YOUR ASSIGNMENT: Look through the records and copy each line with the string "pclk" in it.

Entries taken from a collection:

────────────────────

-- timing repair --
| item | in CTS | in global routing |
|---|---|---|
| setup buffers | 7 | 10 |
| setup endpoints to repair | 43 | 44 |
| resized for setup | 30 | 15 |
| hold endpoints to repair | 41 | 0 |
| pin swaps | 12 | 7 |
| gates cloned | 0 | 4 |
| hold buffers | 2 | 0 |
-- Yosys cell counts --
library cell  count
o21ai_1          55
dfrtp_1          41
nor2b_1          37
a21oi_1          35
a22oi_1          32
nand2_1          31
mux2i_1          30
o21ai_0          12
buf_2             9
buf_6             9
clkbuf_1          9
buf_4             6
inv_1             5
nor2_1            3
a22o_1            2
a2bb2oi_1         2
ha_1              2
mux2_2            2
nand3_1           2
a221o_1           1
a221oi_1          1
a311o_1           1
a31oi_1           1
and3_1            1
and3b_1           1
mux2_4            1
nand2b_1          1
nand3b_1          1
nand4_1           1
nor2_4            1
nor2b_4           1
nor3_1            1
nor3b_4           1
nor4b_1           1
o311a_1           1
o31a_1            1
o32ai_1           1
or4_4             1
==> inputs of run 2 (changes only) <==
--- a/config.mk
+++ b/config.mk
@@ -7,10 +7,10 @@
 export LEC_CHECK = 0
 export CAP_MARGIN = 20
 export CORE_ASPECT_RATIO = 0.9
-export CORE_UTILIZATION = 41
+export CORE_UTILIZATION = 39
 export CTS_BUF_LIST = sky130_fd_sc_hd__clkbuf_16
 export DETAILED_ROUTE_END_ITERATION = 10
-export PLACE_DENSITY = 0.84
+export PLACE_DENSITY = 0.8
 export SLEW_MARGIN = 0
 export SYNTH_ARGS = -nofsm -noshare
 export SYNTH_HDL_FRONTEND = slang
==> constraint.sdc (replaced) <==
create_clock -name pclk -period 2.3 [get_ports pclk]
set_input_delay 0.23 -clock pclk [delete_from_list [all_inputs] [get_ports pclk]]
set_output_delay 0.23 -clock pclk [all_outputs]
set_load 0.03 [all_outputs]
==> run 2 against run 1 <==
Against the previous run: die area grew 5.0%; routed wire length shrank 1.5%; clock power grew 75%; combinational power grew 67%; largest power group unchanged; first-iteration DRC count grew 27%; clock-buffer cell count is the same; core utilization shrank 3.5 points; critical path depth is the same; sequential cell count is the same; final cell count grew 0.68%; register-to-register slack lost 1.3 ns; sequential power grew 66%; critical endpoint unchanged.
$ cat config.mk
export PLATFORM = sky130hd
export DESIGN_NAME = debounced_updown_counter
export DESIGN_NICKNAME = d
export VERILOG_FILES = /design/src/rtl/debounced_updown_counter.sv
export SDC_FILE = /design/constraint.sdc
export NUM_CORES = 1
export LEC_CHECK = 0
export ABC_AREA = 1
export CAP_MARGIN = 30
export CORE_MARGIN = 2
export CORE_UTILIZATION = 45
export CTS_CLUSTER_SIZE = 30
export DETAILED_ROUTE_END_ITERATION = 10
export GPL_TIMING_DRIVEN = 0
export SLEW_MARGIN = 20
export SYNTH_ARGS = -nofsm -noshare
export SYNTH_HDL_FRONTEND = slang
export SYNTH_SLANG_ARGS = --single-unit
$ cat constraint.sdc
create_clock -name sysclk -period 3.16 [get_ports sysclk]
set_input_delay 0.474 -clock sysclk [delete_from_list [all_inputs] [get_ports sysclk]]
set_output_delay 0.474 -clock sysclk [all_outputs]
set_load 0.01 [all_outputs]
$ cat src/rtl/debounced_updown_counter.sv
// Debounced up/down/clear push-button counter with LED mirror and bound pulse.
// Define BTN_AUTOREPEAT_EN for auto-repeat on held up/down (RPT_DELAY, RPT_PERIOD >= 2).
module debounced_updown_counter #(
    parameter int WIDTH        = 4,
    parameter int DB_THRESHOLD = 300,
    parameter int SATURATE     = 0,
    parameter int RPT_DELAY    = 5000,
    parameter int RPT_PERIOD   = 1000
) (
    input  logic             sysclk,
    input  logic             reset,
    input  logic             btn_up,
    input  logic             btn_down,
    input  logic             btn_clear,
    output logic [WIDTH-1:0] count,
    output logic [3:0]       led,
    output logic             limit_hit
);
    localparam int N_BTN = 3;
    localparam int DBW = $clog2(DB_THRESHOLD);
    localparam logic [WIDTH-1:0] MAX_COUNT = '1;

    logic [N_BTN-1:0] rawBtn;
    logic [N_BTN-1:0] sync1_q;
    logic [N_BTN-1:0] sync2_q;
    logic [N_BTN-1:0] stable_q;
    logic [N_BTN-1:0] stable_d;
    logic [N_BTN-1:0] stableDly_q;
    logic [N_BTN-1:0] press_q;
    logic [DBW-1:0]   dbCnt_q [N_BTN];
    logic [DBW-1:0]   dbCnt_d [N_BTN];

    logic             upStep;
    logic             downStep;
    logic             clearStep;
    logic [WIDTH-1:0] count_q;
    logic [WIDTH-1:0] count_d;
    logic [3:0]       led_q;
    logic             limit_q;
    logic             limit_d;

    assign rawBtn = {btn_clear, btn_down, btn_up};

    // A new level is accepted on the DB_THRESHOLD-th consecutive differing sample.
    always_comb begin
        for (int i = 0; i < N_BTN; i++) begin
            stable_d[i] = stable_q[i];
            dbCnt_d[i]  = '0;
            if (sync2_q[i] != stable_q[i]) begin
                if (dbCnt_q[i] == DBW'(DB_THRESHOLD - 1)) begin
                    stable_d[i] = sync2_q[i];
                end else begin
                    dbCnt_d[i] = dbCnt_q[i] + 1'b1;
                end
            end
        end
    end

    always_ff @(posedge sysclk or posedge reset) begin
        if (reset) begin
            sync1_q     <= '0;
            sync2_q     <= '0;
            stable_q    <= '0;
            stableDly_q <= '0;
            press_q     <= '0;
            for (int i = 0; i < N_BTN; i++) begin
                dbCnt_q[i] <= '0;
            end
        end else begin
            sync1_q     <= rawBtn;
            sync2_q     <= sync1_q;
            stable_q    <= stable_d;
            stableDly_q <= stable_q;
            press_q     <= stable_q & ~stableDly_q;
            for (int i = 0; i < N_BTN; i++) begin
                dbCnt_q[i] <= dbCnt_d[i];
            end
        end
    end

`ifdef BTN_AUTOREPEAT_EN
    localparam int RPT_MAX = (RPT_DELAY > RPT_PERIOD) ? RPT_DELAY : RPT_PERIOD;
    localparam int RPW = $clog2(RPT_MAX + 1);

    logic [RPW-1:0] rptCnt_q [2];
    logic [1:0]     rptFirst_q;
    logic [1:0]     rpt_q;

    // rptCnt_q counts cycles since the last step event; a release cancels the pending repeat.
    always_ff @(posedge sysclk or posedge reset) begin
        if (reset) begin
            rptFirst_q <= '0;
            rpt_q      <= '0;
            for (int i = 0; i < 2; i++) begin
                rptCnt_q[i] <= '0;
            end
        end else begin
            for (int i = 0; i < 2; i++) begin
                rpt_q[i] <= stable_q[i] & stable_d[i] & ~(press_q[i] | rpt_q[i])
                            & (rptCnt_q[i] == (rptFirst_q[i] ? RPW'(RPT_DELAY - 1)
                                                             : RPW'(RPT_PERIOD - 1)));
                if (!stable_q[i]) begin
                    rptCnt_q[i] <= '0;
                end else if (press_q[i] | rpt_q[i]) begin
                    rptCnt_q[i]   <= RPW'(1);
                    rptFirst_q[i] <= press_q[i];
                end else begin
                    rptCnt_q[i] <= rptCnt_q[i] + 1'b1;
                end
            end
        end
    end

    assign upStep   = press_q[0] | rpt_q[0];
    assign downStep = press_q[1] | rpt_q[1];
`else
    logic unusedRptParams;
    assign unusedRptParams = ^{RPT_DELAY, RPT_PERIOD};
    assign upStep   = press_q[0];
    assign downStep = press_q[1];
`endif
    assign clearStep = press_q[2];

    always_comb begin
        count_d = count_q;
        limit_d = 1'b0;
        if (clearStep) begin
            count_d = '0;
        end else if (upStep && !downStep) begin
            if (count_q == MAX_COUNT) begin
                limit_d = 1'b1;
                count_d = (SATURATE != 0) ? MAX_COUNT : '0;
            end else begin
                count_d = count_q + 1'b1;
            end
        end else if (downStep && !upStep) begin
            if (count_q == '0) begin
                limit_d = 1'b1;
                count_d = (SATURATE != 0) ? '0 : MAX_COUNT;
            end else begin
                count_d = count_q - 1'b1;
            end
        end
    end

    always_ff @(posedge sysclk or posedge reset) begin
        if (reset) begin
            count_q <= '0;
            led_q   <= '0;
            limit_q <= 1'b0;
        end else begin
            count_q <= count_d;
            led_q   <= count_d[3:0];
            limit_q <= limit_d;
        end
    end

    assign count     = count_q;
    assign led       = led_q;
    assign limit_hit = limit_q;
endmodule
## config.mk

```make
export PLATFORM = sky130hd
export DESIGN_NAME = iccm_bank_read_arbiter
export DESIGN_NICKNAME = d
export VERILOG_FILES = /design/src/rtl/iccm_bank_read_arbiter.sv
export SDC_FILE = /design/constraint.sdc
export NUM_CORES = 1
export LEC_CHECK = 0
export ABC_AREA = 1
export BUFFER_PORTS_ARGS = -buffer_cell sky130_fd_sc_hd__buf_2
export CAP_MARGIN = 5
export CORE_MARGIN = 3
export CORE_UTILIZATION = 40
export DETAILED_ROUTE_END_ITERATION = 10
export GPL_TIMING_DRIVEN = 0
export PLACE_DENSITY = 0.77
export REMOVE_ABC_BUFFERS = 1
export SYNTH_ARGS = -nofsm -noshare
export SYNTH_HDL_FRONTEND = slang
export SYNTH_SLANG_ARGS = --single-unit
```

## constraint.sdc

```tcl
create_clock -name clk -period 1.2 [get_ports clk]
set_clock_uncertainty 0.15 [all_clocks]
set_input_delay 0.24 -clock clk [delete_from_list [all_inputs] [get_ports clk]]
set_output_delay 0.24 -clock clk [all_outputs]
set_load 0.01 [all_outputs]
```

## src/rtl/iccm_bank_read_arbiter.sv

```systemverilog
// iccm_bank_read_arbiter: shares one ICCM bank read port between fetch and DMA, returning an address-selected slice
// Ports: clk/rst (sync, active-high); fetch_req_* and dma_req_* valid/ready/addr request channels;
// bank_rd_en/bank_addr/bank_dout bank read port (1-cycle latency); rsp_valid/rsp_ready/rsp_id/rsp_data response channel.
module iccm_bank_read_arbiter #(
  parameter int ADDR_W = 8,
  parameter int DOUT_W = 12,
  parameter int SLICE_W = 6,
  parameter int STARVE_MAX = 3
) (
  input  logic               clk,
  input  logic               rst,
  input  logic               fetch_req_valid,
  output logic               fetch_req_ready,
  input  logic [ADDR_W-1:0]  fetch_req_addr,
  input  logic               dma_req_valid,
  output logic               dma_req_ready,
  input  logic [ADDR_W-1:0]  dma_req_addr,
  output logic               bank_rd_en,
  output logic [ADDR_W-3:0]  bank_addr,
  input  logic [DOUT_W-1:0]  bank_dout,
  output logic               rsp_valid,
  output logic               rsp_id,
  output logic [SLICE_W-1:0] rsp_data,
  input  logic               rsp_ready
);
  localparam int CW = $clog2(STARVE_MAX + 1);
  localparam int OW = $clog2(DOUT_W);
  typedef enum logic [1:0] {IDLE, ISSUE, CAPTURE, RESP} state_t;
  state_t state, state_nx;
  logic [CW-1:0] starve_cnt;
  logic [1:0] iccm_rw_addr_q;
  logic [ADDR_W-3:0] row_q;
  logic id_q;
  logic [SLICE_W-1:0] data_q;
  logic dma_win, fetch_win, grant;
  logic [OW-1:0] off;
  always_comb begin
    // Grants are suppressed while rst is high so no request is accepted and then dropped.
    dma_win = state == IDLE && !rst && dma_req_valid && (!fetch_req_valid || starve_cnt == CW'(STARVE_MAX));
    fetch_win = state == IDLE && !rst && fetch_req_valid && !dma_win;
    grant = dma_win || fetch_win;
    fetch_req_ready = fetch_win;
    dma_req_ready = dma_win;
    bank_rd_en = state == ISSUE;
    bank_addr = bank_rd_en ? row_q : '0;
    rsp_valid = state == RESP;
    rsp_id = rsp_valid && id_q;
    rsp_data = rsp_valid ? data_q : '0;
    off = OW'({iccm_rw_addr_q, 1'b0});
    state_nx = state;
    case (state)
      IDLE:    state_nx = grant ? ISSUE : IDLE;
      ISSUE:   state_nx = CAPTURE;
      CAPTURE: state_nx = RESP;
      RESP:    state_nx = rsp_ready ? IDLE : RESP;
      default: state_nx = IDLE;
    endcase
  end
  always_ff @(posedge clk) begin
    if (rst) begin
      state <= IDLE;
      starve_cnt <= '0;
      iccm_rw_addr_q <= '0;
      row_q <= '0;
      id_q <= 1'b0;
      data_q <= '0;
    end else begin
      state <= state_nx;
      if (grant) begin
        iccm_rw_addr_q <= dma_win ? dma_req_addr[1:0] : fetch_req_addr[1:0];
        row_q <= dma_win ? dma_req_addr[ADDR_W-1:2] : fetch_req_addr[ADDR_W-1:2];
        id_q <= dma_win;
      end
      // Only fetch wins against a waiting DMA count toward starvation.
      if (dma_win)
        starve_cnt <= '0;
      else if (fetch_win && dma_req_valid && starve_cnt != CW'(STARVE_MAX))
        starve_cnt <= starve_cnt + CW'(1);
      if (state == CAPTURE)
        data_q <= bank_dout[off +: SLICE_W];
    end
  end
endmodule
```

==> results of run 1 <==
-- cell type report --
type	count	area, um^2	area share (%)
flip-flops and latches	19	390	23.3
inverters	49	189	11.3
repair buffers	62	354	21.1
multi-input cells	127	678	40.4
clock inverters	1	5.00	0.298
clock buffers	3	22.5	1.34
well taps	31	38.8	2.31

────────────────────

EXPECTED ANSWER:
create_clock -name pclk -period 2.3 [get_ports pclk]
set_input_delay 0.23 -clock pclk [delete_from_list [all_inputs] [get_ports pclk]]
set_output_delay 0.23 -clock pclk [all_outputs]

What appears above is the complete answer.